Before their time
I was in college when the Internet bubble burst. It wasn't pretty.
Many of those companies that are so panned in the press now (and then) were actually decent ideas. So much of the "well, they never really had a business plan" criticism is valid, but looking at the landscape now, you see plenty of companies that are in the "build an audience first, figure out the revenue later" mode that characterized so many of the failures. And a lot of them are basically copying the ideas of stuff that failed the first time around.
That's why studies like this are important:
According to a study released Wednesday by the Pew Internet & American Life Project, more than 50 million Americans per day used the Internet as their primary news source in 2005. That's up from 27 million in 2002. In fact, checking the daily news is the third most popular activity on the Internet, the study found.Pew attributed the increase to the rise in broadband availability and subscriptions in the home. Since 2002, the number of home broadband subscribers has risen from 20 million to 70 million, the group said.

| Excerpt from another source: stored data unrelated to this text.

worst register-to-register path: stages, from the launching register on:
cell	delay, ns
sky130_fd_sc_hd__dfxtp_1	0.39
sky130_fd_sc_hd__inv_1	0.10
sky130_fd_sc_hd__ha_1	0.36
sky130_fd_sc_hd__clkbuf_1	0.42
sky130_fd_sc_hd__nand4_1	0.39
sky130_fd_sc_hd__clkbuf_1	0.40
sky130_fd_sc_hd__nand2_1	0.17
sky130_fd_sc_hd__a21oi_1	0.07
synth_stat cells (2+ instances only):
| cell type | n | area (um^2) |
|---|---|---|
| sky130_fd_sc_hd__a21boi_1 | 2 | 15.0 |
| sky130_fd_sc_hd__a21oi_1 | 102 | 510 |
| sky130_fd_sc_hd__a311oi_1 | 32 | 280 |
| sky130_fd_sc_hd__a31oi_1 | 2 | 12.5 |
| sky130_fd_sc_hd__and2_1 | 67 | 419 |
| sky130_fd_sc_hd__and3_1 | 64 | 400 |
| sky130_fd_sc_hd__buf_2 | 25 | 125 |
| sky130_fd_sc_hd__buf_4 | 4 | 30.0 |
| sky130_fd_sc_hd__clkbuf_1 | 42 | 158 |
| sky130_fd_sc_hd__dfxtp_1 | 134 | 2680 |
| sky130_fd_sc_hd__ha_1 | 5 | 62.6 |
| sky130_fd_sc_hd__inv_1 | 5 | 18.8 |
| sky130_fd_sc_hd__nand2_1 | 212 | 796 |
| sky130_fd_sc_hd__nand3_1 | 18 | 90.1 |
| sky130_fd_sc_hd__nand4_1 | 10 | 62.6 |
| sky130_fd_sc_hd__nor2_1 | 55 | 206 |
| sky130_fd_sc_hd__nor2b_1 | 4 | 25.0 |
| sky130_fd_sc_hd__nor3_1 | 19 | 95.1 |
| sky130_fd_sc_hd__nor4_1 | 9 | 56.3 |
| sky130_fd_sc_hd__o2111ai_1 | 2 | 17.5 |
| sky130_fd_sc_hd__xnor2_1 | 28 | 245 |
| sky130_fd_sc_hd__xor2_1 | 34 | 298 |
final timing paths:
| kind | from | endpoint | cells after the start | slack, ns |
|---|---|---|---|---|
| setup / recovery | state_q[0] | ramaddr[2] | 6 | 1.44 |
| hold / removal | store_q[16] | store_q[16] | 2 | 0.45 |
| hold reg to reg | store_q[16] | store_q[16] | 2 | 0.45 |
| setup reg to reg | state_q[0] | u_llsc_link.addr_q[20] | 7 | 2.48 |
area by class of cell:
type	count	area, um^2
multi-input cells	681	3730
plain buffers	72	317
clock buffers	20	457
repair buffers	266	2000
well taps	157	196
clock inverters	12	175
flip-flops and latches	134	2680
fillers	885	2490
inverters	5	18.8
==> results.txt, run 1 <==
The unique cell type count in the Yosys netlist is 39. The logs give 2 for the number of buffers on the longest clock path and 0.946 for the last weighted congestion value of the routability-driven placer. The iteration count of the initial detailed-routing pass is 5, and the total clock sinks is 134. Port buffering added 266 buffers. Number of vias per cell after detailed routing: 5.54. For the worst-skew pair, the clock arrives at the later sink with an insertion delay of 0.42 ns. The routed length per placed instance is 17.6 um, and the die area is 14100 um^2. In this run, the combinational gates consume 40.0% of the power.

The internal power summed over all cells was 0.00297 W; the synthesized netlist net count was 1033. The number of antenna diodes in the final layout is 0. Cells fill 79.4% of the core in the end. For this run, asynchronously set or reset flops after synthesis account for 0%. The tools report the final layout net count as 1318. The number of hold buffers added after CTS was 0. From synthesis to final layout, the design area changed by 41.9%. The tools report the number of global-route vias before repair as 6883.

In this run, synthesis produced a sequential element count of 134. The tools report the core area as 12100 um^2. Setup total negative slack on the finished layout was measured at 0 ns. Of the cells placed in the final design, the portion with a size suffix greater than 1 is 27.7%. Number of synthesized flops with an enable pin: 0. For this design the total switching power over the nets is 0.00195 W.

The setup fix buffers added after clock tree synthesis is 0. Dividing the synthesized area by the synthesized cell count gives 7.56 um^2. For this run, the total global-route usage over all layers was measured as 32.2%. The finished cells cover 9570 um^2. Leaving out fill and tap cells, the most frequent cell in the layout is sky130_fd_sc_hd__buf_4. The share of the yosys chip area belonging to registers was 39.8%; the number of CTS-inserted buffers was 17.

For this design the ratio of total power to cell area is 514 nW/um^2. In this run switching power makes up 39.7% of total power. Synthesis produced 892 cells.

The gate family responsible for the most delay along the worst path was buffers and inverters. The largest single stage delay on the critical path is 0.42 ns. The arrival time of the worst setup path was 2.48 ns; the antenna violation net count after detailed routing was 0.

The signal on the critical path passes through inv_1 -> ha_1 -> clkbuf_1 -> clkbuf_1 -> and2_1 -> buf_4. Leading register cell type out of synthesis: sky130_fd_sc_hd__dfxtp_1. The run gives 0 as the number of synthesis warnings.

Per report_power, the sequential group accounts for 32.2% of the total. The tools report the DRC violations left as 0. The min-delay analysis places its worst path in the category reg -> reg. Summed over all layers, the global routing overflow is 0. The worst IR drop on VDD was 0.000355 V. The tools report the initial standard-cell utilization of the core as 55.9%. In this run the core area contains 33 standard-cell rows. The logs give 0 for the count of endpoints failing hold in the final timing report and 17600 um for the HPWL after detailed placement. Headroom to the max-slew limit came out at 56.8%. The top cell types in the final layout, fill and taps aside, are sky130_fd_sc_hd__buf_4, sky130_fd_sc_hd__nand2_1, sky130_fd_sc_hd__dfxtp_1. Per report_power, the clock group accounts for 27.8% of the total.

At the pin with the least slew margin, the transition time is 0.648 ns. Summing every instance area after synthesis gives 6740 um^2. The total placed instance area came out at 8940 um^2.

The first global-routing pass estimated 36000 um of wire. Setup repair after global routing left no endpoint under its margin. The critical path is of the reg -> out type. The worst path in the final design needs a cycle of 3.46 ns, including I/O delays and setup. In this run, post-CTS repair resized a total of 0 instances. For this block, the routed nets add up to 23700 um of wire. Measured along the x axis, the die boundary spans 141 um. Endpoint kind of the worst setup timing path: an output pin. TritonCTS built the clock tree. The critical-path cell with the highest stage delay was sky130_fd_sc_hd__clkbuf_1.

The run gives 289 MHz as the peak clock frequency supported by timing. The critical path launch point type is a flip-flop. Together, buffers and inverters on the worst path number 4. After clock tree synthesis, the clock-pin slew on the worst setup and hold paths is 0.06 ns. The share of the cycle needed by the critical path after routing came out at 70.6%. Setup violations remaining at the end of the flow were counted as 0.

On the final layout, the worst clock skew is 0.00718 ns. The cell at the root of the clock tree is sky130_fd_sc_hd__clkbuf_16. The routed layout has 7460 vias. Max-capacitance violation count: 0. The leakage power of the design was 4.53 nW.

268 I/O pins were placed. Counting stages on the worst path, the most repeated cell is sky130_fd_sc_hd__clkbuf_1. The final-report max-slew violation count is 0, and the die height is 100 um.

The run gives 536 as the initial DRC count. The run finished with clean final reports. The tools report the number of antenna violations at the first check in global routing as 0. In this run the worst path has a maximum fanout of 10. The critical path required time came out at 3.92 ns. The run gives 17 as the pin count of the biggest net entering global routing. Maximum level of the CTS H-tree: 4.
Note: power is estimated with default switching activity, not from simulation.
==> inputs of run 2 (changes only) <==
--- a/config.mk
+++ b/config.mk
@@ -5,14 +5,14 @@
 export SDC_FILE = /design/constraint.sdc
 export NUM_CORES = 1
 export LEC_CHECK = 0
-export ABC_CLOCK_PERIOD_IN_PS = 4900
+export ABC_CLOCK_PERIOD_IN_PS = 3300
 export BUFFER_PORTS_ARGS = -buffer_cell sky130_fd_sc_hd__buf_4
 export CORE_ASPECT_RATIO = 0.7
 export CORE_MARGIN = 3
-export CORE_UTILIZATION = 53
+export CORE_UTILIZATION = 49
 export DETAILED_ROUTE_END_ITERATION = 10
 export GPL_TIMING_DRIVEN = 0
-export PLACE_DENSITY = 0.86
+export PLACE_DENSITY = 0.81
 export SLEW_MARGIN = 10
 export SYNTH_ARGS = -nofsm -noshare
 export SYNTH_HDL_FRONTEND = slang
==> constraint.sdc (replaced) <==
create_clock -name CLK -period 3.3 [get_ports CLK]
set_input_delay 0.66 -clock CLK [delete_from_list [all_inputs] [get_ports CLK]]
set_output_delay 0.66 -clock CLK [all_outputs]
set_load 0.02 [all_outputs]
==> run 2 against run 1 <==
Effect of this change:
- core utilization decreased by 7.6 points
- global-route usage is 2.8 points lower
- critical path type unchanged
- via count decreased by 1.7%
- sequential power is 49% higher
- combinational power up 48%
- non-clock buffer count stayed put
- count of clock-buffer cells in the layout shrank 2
## src/rtl/instr_fetch.sv

```systemverilog
// Instruction fetch stage: owns the PC, issues in-order word requests to a req/gnt memory port
// and buffers returned words with their PCs in a small FIFO for a valid/ready consumer.
module instr_fetch #(
  parameter logic [31:0] RESET_PC = 32'h0000_0000,
  parameter int unsigned DEPTH    = 2
) (
  input  logic        clk,
  input  logic        rst,
  output logic        imem_req,
  output logic [31:0] imem_addr,
  input  logic        imem_gnt,
  input  logic        imem_rvalid,
  input  logic [31:0] imem_rdata,
  input  logic        redirect,
  input  logic [31:0] redirect_pc,
  output logic        out_valid,
  input  logic        out_ready,
  output logic [31:0] out_instr,
  output logic [31:0] out_pc
);

  localparam int unsigned   CW       = $clog2(DEPTH + 1);
  localparam int unsigned   PW       = (DEPTH > 1) ? $clog2(DEPTH) : 1;
  localparam logic [CW:0]   DEPTH_W  = DEPTH[CW:0];
  localparam logic [CW-1:0] DEPTH_C  = DEPTH[CW-1:0];
  localparam logic [PW-1:0] LAST_IDX = PW'(DEPTH - 1);

  logic [31:0]   pc_q, pc_d;
  logic [31:0]   rpc_q, rpc_d;
  logic [CW-1:0] cnt_q, cnt_d;
  logic [CW-1:0] outst_q, outst_d;
  logic [CW-1:0] drop_q, drop_d;
  logic [PW-1:0] head_q, head_d;
  logic [PW-1:0] tail_q, tail_d;

  logic [31:0]   buf_instr_q [DEPTH];
  logic [31:0]   buf_pc_q    [DEPTH];

  logic [CW:0]   credit_used;
  logic          grant;
  logic          have_drop;
  logic          resp_drop;
  logic          push;
  logic          pop;
  logic [31:0]   redirect_tgt;
  logic          unused_pc_lsbs;

  function automatic logic [PW-1:0] next_idx(input logic [PW-1:0] idx);
    return (idx == LAST_IDX) ? '0 : idx + PW'(1);
  endfunction

  // Credit is taken from registered state only, so a same-cycle pop never frees a slot early.
  assign credit_used = {1'b0, cnt_q} + {1'b0, outst_q};
  assign imem_req    = !rst && !redirect && (credit_used < DEPTH_W);
  assign imem_addr   = pc_q;
  assign grant       = imem_req && imem_gnt;

  assign have_drop   = (drop_q != '0);
  assign resp_drop   = imem_rvalid && (have_drop || redirect);
  assign push        = imem_rvalid && !resp_drop;

  assign out_valid   = (cnt_q != '0);
  assign pop         = out_valid && out_ready && !redirect;
  assign out_instr   = out_valid ? buf_instr_q[head_q] : '0;
  assign out_pc      = out_valid ? buf_pc_q[head_q]    : '0;

  assign redirect_tgt   = {redirect_pc[31:2], 2'b00};
  assign unused_pc_lsbs = ^redirect_pc[1:0];

  always_comb begin
    pc_d    = pc_q;
    rpc_d   = rpc_q;
    cnt_d   = cnt_q;
    drop_d  = drop_q;
    head_d  = head_q;
    tail_d  = tail_q;
    outst_d = outst_q + CW'(grant) - CW'(imem_rvalid);
    if (redirect) begin
      // Everything still in flight after this cycle belongs to the abandoned path.
      pc_d   = redirect_tgt;
      rpc_d  = redirect_tgt;
      cnt_d  = '0;
      head_d = '0;
      tail_d = '0;
      drop_d = outst_q - CW'(imem_rvalid);
    end else begin
      if (grant) pc_d = pc_q + 32'd4;
      if (push) begin
        rpc_d  = rpc_q + 32'd4;
        tail_d = next_idx(tail_q);
      end
      if (pop) head_d = next_idx(head_q);
      cnt_d = cnt_q + CW'(push) - CW'(pop);
      if (imem_rvalid && have_drop) drop_d = drop_q - CW'(1);
    end
  end

  always_ff @(posedge clk or posedge rst) begin
    if (rst) begin
      pc_q    <= RESET_PC;
      rpc_q   <= RESET_PC;
      cnt_q   <= '0;
      outst_q <= '0;
      drop_q  <= '0;
      head_q  <= '0;
      tail_q  <= '0;
    end else begin
      pc_q    <= pc_d;
      rpc_q   <= rpc_d;
      cnt_q   <= cnt_d;
      outst_q <= outst_d;
      drop_q  <= drop_d;
      head_q  <= head_d;
      tail_q  <= tail_d;
    end
  end

  // Storage carries no reset; out_valid gates what is visible downstream.
  always_ff @(posedge clk) begin
    if (push) begin
      buf_instr_q[tail_q] <= imem_rdata;
      buf_pc_q[tail_q]    <= rpc_q;
    end
  end

  assert property (@(posedge clk) disable iff (rst) !(push && (cnt_q == DEPTH_C)));

endmodule

```
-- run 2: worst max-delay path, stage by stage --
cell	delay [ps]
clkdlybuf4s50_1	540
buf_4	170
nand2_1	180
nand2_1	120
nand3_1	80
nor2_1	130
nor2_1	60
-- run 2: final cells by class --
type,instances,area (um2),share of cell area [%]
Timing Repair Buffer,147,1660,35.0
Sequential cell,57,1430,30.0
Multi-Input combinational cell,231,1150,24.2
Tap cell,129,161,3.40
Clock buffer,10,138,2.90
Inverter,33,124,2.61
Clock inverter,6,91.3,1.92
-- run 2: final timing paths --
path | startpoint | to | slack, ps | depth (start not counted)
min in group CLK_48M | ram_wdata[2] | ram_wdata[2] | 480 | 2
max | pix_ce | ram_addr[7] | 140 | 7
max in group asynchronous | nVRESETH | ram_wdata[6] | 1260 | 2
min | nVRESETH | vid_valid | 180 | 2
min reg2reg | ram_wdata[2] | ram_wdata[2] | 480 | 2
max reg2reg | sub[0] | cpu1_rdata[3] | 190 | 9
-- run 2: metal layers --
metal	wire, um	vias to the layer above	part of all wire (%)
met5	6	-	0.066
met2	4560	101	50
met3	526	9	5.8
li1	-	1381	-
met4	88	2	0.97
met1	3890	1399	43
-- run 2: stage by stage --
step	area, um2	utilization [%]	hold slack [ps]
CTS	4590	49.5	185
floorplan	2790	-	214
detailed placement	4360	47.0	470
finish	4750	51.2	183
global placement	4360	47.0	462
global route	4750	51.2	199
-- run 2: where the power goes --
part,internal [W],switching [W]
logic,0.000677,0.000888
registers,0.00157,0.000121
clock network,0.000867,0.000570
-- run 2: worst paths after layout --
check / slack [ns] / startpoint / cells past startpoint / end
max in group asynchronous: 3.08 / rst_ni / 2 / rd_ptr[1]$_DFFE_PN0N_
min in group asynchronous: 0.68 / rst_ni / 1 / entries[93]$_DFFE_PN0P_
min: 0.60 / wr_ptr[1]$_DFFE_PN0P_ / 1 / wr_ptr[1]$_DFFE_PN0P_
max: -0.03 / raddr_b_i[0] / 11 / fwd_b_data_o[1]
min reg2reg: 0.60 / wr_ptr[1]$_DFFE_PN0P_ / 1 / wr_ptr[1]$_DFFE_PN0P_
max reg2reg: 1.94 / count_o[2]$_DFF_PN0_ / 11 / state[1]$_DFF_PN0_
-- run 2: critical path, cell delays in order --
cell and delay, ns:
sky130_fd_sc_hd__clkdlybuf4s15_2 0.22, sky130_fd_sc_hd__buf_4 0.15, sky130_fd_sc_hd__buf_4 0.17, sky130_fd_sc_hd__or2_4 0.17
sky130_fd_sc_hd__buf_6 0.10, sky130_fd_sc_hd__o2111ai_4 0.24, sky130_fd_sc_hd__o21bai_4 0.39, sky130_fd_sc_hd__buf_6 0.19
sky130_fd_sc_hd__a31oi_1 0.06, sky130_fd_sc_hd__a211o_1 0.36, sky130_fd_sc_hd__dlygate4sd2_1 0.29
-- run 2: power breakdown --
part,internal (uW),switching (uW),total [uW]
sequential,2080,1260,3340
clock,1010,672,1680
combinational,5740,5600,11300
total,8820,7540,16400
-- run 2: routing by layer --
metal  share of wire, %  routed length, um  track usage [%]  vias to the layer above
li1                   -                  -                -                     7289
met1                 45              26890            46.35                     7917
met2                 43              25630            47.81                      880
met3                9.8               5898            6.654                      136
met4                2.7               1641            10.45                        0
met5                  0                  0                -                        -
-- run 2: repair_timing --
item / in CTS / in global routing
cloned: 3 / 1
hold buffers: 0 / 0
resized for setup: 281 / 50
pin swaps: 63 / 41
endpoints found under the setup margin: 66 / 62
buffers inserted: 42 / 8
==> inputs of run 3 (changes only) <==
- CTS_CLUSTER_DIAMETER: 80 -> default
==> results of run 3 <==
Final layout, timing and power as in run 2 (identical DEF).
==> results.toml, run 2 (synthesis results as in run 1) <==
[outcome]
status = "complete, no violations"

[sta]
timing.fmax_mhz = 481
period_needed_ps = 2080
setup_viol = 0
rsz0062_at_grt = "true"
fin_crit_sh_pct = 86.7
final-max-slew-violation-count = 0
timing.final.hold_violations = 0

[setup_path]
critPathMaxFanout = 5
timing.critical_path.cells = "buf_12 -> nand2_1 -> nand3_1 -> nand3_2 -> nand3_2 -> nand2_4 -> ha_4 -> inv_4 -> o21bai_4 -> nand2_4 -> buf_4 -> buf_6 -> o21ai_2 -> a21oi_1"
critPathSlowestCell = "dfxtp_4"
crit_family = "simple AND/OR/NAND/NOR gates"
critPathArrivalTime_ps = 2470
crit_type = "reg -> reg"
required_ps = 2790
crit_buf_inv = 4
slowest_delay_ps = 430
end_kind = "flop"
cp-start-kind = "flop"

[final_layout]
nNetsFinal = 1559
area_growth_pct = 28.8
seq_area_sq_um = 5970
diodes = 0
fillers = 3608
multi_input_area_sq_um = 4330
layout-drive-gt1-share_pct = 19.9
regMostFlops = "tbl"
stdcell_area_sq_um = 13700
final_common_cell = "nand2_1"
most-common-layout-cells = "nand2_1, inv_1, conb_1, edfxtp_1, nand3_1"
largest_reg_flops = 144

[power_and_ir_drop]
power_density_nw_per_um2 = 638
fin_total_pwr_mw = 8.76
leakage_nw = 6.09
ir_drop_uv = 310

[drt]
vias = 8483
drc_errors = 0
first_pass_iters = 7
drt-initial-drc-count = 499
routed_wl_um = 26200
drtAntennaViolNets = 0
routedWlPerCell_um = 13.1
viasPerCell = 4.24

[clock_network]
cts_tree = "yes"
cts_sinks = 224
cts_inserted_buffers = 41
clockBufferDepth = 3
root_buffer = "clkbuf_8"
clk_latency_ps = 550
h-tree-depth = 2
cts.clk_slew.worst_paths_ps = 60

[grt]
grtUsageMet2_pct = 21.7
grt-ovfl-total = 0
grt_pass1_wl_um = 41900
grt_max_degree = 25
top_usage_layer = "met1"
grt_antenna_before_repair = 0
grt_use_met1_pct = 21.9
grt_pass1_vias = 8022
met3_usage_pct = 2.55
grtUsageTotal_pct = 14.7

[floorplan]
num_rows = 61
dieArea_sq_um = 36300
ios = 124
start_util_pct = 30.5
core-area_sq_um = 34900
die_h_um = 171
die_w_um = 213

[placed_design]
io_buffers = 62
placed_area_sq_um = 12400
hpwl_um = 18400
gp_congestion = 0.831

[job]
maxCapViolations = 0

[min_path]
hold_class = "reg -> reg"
$ cat config.mk
export PLATFORM = sky130hd
export DESIGN_NAME = ntt_sched
export DESIGN_NICKNAME = d
export VERILOG_FILES = /design/src/rtl/ntt_sched.sv
export SDC_FILE = /design/constraint.sdc
export NUM_CORES = 1
export LEC_CHECK = 0
export ABC_AREA = 1
export CELL_PAD_IN_SITES_DETAIL_PLACEMENT = 0
export CELL_PAD_IN_SITES_GLOBAL_PLACEMENT = 1
export CORE_MARGIN = 2
export CORE_UTILIZATION = 41
export DETAILED_ROUTE_END_ITERATION = 16
export HOLD_SLACK_MARGIN = 0.06
export PLACE_DENSITY_LB_ADDON = 0.1
export SYNTH_ARGS = -nofsm -noshare
export SYNTH_HDL_FRONTEND = slang
export SYNTH_SLANG_ARGS = --single-unit
$ cat constraint.sdc
create_clock -name i_clk -period 5.8 [get_ports i_clk]
set_input_delay 0.58 -clock i_clk [delete_from_list [all_inputs] [get_ports i_clk]]
set_output_delay 0.58 -clock i_clk [all_outputs]
set_load 0.01 [all_outputs]
**config.mk**
```make
export PLATFORM = sky130hd
export DESIGN_NAME = fp_elastic_pipe
export DESIGN_NICKNAME = d
export VERILOG_FILES = /design/src/rtl/fp_elastic_pipe.sv
export SDC_FILE = /design/constraint.sdc
export NUM_CORES = 1
export LEC_CHECK = 0
export ABC_CLOCK_PERIOD_IN_PS = 2000
export BUFFER_PORTS_ARGS = -buffer_cell sky130_fd_sc_hd__buf_2
export CORE_UTILIZATION = 45
export DETAILED_ROUTE_END_ITERATION = 7
export GPL_TIMING_DRIVEN = 0
export PLACE_DENSITY = 0.84
export SETUP_SLACK_MARGIN = 0.02
export SYNTH_ARGS = -nofsm -noshare
export SYNTH_HDL_FRONTEND = slang
export SYNTH_SLANG_ARGS = --single-unit
export TNS_END_PERCENT = 100
```
**constraint.sdc**
```tcl
create_clock -name clk -period 2 [get_ports clk]
set_input_delay 0.4 -clock clk [delete_from_list [all_inputs] [get_ports clk]]
set_output_delay 0.4 -clock clk [all_outputs]
set_load 0.03 [all_outputs]
```
## config.mk

```make
export PLATFORM = sky130hd
export DESIGN_NAME = uart_tx_fifo
export DESIGN_NICKNAME = d
export VERILOG_FILES = /design/src/rtl/uart_tx_fifo.sv
export SDC_FILE = /design/constraint.sdc
export NUM_CORES = 1
export LEC_CHECK = 0
export CAP_MARGIN = 0
export CORE_ASPECT_RATIO = 2
export CORE_MARGIN = 1.5
export CORE_UTILIZATION = 56
export CTS_BUF_LIST = sky130_fd_sc_hd__clkbuf_8
export CTS_CLUSTER_DIAMETER = 120
export CTS_CLUSTER_SIZE = 24
export DETAILED_ROUTE_END_ITERATION = 12
export GPL_TIMING_DRIVEN = 0
export PLACE_DENSITY = 0.76
export SYNTH_ARGS = -nofsm -noshare
export SYNTH_HDL_FRONTEND = slang
export SYNTH_SLANG_ARGS = --single-unit
export TNS_END_PERCENT = 5
```

## constraint.sdc

```tcl
create_clock -name CLK -period 4.78 [get_ports CLK]
set_input_delay 1.195 -clock CLK [delete_from_list [all_inputs] [get_ports CLK]]
set_output_delay 1.195 -clock CLK [all_outputs]
set_load 0.01 [all_outputs]
```
[config.mk]
export PLATFORM = sky130hd
export DESIGN_NAME = memory_tile_reader
export DESIGN_NICKNAME = d
export VERILOG_FILES = /design/src/rtl/tile_reader_pkg.sv /design/src/rtl/tile_reader_fifo2.sv /design/src/rtl/memory_tile_reader.sv
export SDC_FILE = /design/constraint.sdc
export NUM_CORES = 1
export LEC_CHECK = 0
export ABC_AREA = 1
export BUFFER_PORTS_ARGS = -buffer_cell sky130_fd_sc_hd__buf_2
export CAP_MARGIN = 5
export CORE_MARGIN = 2
export CORE_UTILIZATION = 59
export DETAILED_ROUTE_END_ITERATION = 12
export PLACE_DENSITY = 0.82
export SYNTH_ARGS = -nofsm -noshare
export SYNTH_HDL_FRONTEND = slang
export SYNTH_HIERARCHICAL = 1
export SYNTH_SLANG_ARGS = --single-unit
[constraint.sdc]
create_clock -name clk -period 3.6 [get_ports clk]
set_input_delay 0.18 -clock clk [delete_from_list [all_inputs] [get_ports clk]]
set_output_delay 0.18 -clock clk [all_outputs]
set_load 0.01 [all_outputs]
[src/rtl/tile_reader_pkg.sv]
// Shared types and defaults for the memory tile reader: FSM state encoding,
// width defaults and the output buffer entry layout.
package tile_reader_pkg;

    localparam int ADDR_W_DEF = 16;
    localparam int DATA_W_DEF = 18;
    localparam int DIM_W_DEF  = 8;

    typedef enum logic [1:0] {
        ST_IDLE  = 2'd0,
        ST_ISSUE = 2'd1,
        ST_DRAIN = 2'd2,
        ST_DONE  = 2'd3
    } tile_state_e;

    // Buffer entry is {last, zero, data}; the flag offsets are relative to DATA_W.
    localparam int ENTRY_FLAGS = 2;
    localparam int LAST_OFS    = 1;
    localparam int ZERO_OFS    = 0;

endpackage
$ cat config.mk
export PLATFORM = sky130hd
export DESIGN_NAME = pc_sequencer
export DESIGN_NICKNAME = d
export VERILOG_FILES = /design/src/rtl/pc_seq_pkg.sv /design/src/rtl/pc_sequencer_branch_target.sv /design/src/rtl/pc_sequencer.sv
export SDC_FILE = /design/constraint.sdc
export NUM_CORES = 1
export LEC_CHECK = 0
export CAP_MARGIN = 20
export CORE_ASPECT_RATIO = 1.25
export CORE_MARGIN = 2
export CORE_UTILIZATION = 46
export CTS_CLUSTER_DIAMETER = 60
export DETAILED_ROUTE_END_ITERATION = 10
export MAX_ROUTING_LAYER = met4
export PLACE_DENSITY_LB_ADDON = 0.12
export SYNTH_ARGS = -nofsm -noshare
export SYNTH_HDL_FRONTEND = slang
export SYNTH_SLANG_ARGS = --single-unit
export TNS_END_PERCENT = 5
$ cat constraint.sdc
create_clock -name CLK -period 2.6 [get_ports CLK]
set_input_delay 0.39 -clock CLK [delete_from_list [all_inputs] [get_ports CLK]]
set_output_delay 0.39 -clock CLK [all_outputs]
set_load 0.03 [all_outputs]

The media is calling this new generation of Internet companies "Web 2.0". I suppose that makes us one (but only by association -- we've got the business model figured out, thank you very much). What's different now isn't so much the product (although with new technologies like AJAX and such, there are definite differences and improvements) but it's the potential size of the audience.
Let's face it: The web sucks on dial-up. Any page that takes longer to load than I take in the bathroom after lunch is bad news. So a company that tried and failed at something in 2002 now has over triple the potential market it had before. That's not an insignificant number.
So all the naysayers who have already rebranded Web 2.0 as "Bubble 2.0", look at the size of the market -- there's plenty of pie to go around.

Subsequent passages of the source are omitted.